*** Data for review Section Begins ***

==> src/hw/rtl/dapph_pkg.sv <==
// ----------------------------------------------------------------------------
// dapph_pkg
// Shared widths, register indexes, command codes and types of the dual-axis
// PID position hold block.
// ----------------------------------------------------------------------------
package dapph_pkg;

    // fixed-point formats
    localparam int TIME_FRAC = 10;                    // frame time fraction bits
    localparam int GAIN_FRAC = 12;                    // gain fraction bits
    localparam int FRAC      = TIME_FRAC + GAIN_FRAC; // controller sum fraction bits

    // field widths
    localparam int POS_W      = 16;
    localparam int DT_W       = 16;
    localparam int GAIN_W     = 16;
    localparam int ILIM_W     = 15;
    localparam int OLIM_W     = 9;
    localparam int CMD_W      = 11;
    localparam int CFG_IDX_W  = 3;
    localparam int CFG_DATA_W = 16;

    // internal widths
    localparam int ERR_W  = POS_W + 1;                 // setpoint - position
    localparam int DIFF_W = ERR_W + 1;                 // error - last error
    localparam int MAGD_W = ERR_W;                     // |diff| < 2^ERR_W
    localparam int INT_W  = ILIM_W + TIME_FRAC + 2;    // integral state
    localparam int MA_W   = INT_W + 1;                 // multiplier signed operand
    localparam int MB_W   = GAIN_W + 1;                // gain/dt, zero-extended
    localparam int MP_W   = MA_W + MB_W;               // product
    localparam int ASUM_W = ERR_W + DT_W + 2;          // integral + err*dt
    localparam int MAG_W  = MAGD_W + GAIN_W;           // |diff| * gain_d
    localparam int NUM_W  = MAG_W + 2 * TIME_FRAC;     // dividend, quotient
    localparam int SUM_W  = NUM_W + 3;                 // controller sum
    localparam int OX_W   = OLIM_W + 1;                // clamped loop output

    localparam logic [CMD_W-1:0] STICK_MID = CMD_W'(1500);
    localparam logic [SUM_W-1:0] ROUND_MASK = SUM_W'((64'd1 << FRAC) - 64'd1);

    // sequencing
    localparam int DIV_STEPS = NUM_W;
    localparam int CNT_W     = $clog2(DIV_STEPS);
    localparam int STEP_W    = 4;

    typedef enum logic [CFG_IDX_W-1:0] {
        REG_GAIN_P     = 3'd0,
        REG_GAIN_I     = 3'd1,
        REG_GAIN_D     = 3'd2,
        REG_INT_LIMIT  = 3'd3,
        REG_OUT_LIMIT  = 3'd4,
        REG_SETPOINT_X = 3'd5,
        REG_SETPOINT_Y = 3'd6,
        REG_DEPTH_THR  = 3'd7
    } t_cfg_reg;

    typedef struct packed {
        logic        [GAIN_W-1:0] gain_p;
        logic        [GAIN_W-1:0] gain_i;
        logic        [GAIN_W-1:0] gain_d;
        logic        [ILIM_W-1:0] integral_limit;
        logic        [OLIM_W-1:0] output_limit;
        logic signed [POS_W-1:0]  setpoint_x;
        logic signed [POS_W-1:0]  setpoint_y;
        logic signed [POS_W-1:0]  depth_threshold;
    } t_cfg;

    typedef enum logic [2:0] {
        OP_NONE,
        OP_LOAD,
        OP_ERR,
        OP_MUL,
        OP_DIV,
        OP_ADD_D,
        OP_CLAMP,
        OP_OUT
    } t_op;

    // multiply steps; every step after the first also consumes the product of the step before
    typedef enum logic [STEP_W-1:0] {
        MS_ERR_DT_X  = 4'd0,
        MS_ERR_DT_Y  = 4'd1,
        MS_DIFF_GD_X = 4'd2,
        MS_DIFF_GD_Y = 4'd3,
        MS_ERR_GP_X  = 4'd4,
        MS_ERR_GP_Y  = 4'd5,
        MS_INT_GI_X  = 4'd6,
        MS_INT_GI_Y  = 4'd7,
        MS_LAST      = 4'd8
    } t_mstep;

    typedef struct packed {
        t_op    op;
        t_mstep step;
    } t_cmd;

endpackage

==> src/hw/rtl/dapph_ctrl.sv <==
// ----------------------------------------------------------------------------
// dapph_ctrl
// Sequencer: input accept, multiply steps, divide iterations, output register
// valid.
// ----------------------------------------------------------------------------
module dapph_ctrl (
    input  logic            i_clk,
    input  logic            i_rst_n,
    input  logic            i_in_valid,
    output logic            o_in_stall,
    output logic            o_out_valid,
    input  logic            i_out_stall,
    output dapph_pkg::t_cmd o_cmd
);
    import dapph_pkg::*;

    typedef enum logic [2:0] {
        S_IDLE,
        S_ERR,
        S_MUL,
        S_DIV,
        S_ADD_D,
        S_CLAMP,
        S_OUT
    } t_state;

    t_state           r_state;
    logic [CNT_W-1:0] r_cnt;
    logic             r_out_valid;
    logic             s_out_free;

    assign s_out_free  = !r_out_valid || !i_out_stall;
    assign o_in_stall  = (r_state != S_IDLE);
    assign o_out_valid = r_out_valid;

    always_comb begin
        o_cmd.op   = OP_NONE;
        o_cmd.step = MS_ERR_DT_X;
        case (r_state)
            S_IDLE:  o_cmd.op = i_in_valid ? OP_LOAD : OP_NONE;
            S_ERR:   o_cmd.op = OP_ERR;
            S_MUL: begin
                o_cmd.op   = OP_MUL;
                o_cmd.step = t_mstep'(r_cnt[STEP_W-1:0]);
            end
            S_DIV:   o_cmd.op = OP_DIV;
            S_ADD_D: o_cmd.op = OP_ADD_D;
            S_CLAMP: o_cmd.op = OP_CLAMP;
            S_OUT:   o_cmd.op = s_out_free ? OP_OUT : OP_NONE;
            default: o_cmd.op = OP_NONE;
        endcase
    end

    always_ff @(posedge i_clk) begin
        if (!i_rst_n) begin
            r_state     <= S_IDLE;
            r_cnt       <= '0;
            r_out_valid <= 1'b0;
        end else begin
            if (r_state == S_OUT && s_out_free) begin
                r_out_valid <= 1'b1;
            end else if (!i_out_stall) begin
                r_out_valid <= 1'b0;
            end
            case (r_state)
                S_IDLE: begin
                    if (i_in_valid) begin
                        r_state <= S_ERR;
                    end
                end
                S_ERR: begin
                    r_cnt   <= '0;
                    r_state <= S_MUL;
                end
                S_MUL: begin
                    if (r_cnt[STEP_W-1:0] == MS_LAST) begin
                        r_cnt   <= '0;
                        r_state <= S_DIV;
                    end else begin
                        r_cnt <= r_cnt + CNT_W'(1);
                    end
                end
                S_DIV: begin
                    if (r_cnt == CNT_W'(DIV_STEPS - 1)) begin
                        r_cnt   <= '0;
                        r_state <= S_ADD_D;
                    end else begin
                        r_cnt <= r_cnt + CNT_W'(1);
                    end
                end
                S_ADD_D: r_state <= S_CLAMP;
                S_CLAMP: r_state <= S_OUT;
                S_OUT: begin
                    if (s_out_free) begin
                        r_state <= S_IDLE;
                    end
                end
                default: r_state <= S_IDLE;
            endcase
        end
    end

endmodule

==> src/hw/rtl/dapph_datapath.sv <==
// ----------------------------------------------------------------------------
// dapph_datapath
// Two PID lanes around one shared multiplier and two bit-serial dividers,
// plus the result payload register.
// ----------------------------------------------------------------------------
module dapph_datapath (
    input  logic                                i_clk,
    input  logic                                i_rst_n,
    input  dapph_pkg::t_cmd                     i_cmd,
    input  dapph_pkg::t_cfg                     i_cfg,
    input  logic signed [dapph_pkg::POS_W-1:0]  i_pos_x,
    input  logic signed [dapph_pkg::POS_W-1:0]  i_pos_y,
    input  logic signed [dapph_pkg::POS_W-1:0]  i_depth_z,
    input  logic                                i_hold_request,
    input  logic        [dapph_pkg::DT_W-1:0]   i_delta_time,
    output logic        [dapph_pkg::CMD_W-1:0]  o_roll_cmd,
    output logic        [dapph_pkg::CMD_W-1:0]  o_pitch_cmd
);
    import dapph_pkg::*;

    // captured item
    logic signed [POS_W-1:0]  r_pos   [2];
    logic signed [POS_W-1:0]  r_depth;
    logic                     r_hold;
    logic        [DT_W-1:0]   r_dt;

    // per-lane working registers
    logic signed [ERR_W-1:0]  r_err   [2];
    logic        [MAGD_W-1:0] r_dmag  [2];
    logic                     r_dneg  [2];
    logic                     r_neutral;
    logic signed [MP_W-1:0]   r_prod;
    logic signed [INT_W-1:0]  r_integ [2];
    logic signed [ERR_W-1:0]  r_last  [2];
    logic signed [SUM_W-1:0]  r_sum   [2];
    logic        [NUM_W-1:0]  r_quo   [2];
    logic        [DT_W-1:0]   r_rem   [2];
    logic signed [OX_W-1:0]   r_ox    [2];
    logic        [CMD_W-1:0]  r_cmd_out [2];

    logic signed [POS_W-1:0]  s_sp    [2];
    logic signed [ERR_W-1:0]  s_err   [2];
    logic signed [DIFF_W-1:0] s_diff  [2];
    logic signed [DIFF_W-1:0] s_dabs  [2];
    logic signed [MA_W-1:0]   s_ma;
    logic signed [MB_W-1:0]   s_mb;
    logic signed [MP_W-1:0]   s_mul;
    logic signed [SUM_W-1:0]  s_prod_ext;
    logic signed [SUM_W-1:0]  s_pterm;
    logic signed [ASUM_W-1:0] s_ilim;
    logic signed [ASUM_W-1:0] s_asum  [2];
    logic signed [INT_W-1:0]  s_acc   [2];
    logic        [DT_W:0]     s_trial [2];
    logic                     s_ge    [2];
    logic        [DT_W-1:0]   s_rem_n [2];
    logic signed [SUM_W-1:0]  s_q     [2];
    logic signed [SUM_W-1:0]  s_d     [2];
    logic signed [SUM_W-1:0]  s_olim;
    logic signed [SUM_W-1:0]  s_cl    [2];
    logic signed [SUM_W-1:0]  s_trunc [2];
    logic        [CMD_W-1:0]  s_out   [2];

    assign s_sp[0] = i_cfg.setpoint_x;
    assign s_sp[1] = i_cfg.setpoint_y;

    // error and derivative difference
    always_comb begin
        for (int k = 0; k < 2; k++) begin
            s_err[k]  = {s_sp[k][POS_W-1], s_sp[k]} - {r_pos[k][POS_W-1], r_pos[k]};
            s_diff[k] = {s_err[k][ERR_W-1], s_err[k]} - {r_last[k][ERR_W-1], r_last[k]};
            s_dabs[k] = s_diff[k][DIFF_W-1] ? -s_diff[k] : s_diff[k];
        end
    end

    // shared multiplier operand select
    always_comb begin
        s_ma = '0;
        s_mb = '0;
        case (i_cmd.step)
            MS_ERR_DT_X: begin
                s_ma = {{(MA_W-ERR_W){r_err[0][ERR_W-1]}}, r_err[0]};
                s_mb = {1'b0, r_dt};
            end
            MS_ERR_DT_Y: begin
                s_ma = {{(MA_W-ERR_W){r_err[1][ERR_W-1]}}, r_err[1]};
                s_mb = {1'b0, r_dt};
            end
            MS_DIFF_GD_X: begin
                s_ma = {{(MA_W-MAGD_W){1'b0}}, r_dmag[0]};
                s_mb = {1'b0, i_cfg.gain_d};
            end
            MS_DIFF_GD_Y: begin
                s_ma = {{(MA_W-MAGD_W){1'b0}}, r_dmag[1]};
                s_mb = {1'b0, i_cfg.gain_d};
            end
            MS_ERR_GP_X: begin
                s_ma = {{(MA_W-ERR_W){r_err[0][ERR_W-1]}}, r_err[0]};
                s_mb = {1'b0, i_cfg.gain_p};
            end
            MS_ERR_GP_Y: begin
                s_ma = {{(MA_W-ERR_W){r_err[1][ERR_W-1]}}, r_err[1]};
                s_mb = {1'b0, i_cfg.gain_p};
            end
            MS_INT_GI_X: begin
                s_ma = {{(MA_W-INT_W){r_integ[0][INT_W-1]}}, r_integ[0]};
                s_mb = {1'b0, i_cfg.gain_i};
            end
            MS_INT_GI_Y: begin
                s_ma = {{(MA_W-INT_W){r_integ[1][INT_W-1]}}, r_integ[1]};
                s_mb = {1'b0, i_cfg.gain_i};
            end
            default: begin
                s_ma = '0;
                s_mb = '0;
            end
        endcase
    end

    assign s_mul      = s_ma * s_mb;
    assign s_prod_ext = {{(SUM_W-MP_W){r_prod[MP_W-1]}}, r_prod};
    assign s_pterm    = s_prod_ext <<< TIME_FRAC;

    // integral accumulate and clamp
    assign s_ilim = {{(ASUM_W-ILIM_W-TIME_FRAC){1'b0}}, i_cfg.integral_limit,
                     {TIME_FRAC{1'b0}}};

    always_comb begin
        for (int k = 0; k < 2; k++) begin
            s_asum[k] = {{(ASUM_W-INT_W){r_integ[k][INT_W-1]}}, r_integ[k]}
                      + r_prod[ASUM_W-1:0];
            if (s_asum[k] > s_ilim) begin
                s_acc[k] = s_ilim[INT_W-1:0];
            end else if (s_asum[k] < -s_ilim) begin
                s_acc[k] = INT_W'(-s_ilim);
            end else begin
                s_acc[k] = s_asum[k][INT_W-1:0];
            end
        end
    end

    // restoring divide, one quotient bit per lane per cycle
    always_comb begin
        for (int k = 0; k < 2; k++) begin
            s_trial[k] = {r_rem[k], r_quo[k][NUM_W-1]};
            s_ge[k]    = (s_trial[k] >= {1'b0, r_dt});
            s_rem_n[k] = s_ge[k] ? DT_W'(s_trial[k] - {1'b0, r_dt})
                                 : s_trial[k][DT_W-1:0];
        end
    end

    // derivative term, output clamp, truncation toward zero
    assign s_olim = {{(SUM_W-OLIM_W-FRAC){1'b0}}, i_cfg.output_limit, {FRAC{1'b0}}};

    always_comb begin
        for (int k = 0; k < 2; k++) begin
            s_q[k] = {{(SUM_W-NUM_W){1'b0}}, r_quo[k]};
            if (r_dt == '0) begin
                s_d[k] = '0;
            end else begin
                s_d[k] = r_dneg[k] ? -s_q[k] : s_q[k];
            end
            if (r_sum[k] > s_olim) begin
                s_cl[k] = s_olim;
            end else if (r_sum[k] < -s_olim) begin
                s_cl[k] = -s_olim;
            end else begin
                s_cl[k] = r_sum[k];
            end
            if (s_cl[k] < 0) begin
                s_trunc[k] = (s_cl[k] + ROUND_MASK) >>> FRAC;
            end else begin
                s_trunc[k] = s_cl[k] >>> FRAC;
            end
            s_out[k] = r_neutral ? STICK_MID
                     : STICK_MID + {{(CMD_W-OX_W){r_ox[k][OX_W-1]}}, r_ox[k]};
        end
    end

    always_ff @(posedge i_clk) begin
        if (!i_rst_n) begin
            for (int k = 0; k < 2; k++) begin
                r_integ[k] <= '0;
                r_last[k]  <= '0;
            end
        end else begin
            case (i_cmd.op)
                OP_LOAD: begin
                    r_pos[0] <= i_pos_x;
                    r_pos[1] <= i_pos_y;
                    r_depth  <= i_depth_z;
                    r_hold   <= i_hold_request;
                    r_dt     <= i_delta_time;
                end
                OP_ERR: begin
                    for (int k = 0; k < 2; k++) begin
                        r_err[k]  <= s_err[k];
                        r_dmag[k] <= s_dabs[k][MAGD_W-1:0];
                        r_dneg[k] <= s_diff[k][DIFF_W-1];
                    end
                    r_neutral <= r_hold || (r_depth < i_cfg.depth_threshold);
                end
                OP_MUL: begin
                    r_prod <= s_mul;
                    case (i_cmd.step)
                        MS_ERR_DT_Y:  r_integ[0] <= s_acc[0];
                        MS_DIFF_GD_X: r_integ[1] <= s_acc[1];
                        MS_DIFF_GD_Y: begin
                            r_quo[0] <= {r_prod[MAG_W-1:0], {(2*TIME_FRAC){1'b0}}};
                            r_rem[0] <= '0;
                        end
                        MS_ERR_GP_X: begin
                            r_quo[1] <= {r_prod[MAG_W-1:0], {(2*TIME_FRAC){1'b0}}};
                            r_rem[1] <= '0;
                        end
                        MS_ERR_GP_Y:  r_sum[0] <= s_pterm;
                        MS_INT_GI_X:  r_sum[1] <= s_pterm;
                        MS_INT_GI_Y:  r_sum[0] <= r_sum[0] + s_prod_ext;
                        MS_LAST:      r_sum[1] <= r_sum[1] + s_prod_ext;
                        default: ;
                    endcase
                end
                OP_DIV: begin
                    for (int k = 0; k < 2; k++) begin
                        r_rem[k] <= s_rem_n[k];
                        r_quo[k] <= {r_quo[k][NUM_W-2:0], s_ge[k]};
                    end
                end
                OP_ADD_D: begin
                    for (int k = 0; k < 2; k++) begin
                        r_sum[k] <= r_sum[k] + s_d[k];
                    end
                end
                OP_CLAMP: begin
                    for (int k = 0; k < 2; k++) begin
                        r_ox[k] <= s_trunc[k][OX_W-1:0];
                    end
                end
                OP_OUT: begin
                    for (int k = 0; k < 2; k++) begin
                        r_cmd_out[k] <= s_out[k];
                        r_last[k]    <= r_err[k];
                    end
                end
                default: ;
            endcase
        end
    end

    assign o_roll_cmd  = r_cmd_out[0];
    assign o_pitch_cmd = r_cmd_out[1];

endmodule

*** Data for review Section Ends ***

* What you are asked to do *
Only a number is wanted here: the count of lines in the data that include the word "assign".

* Task output *
12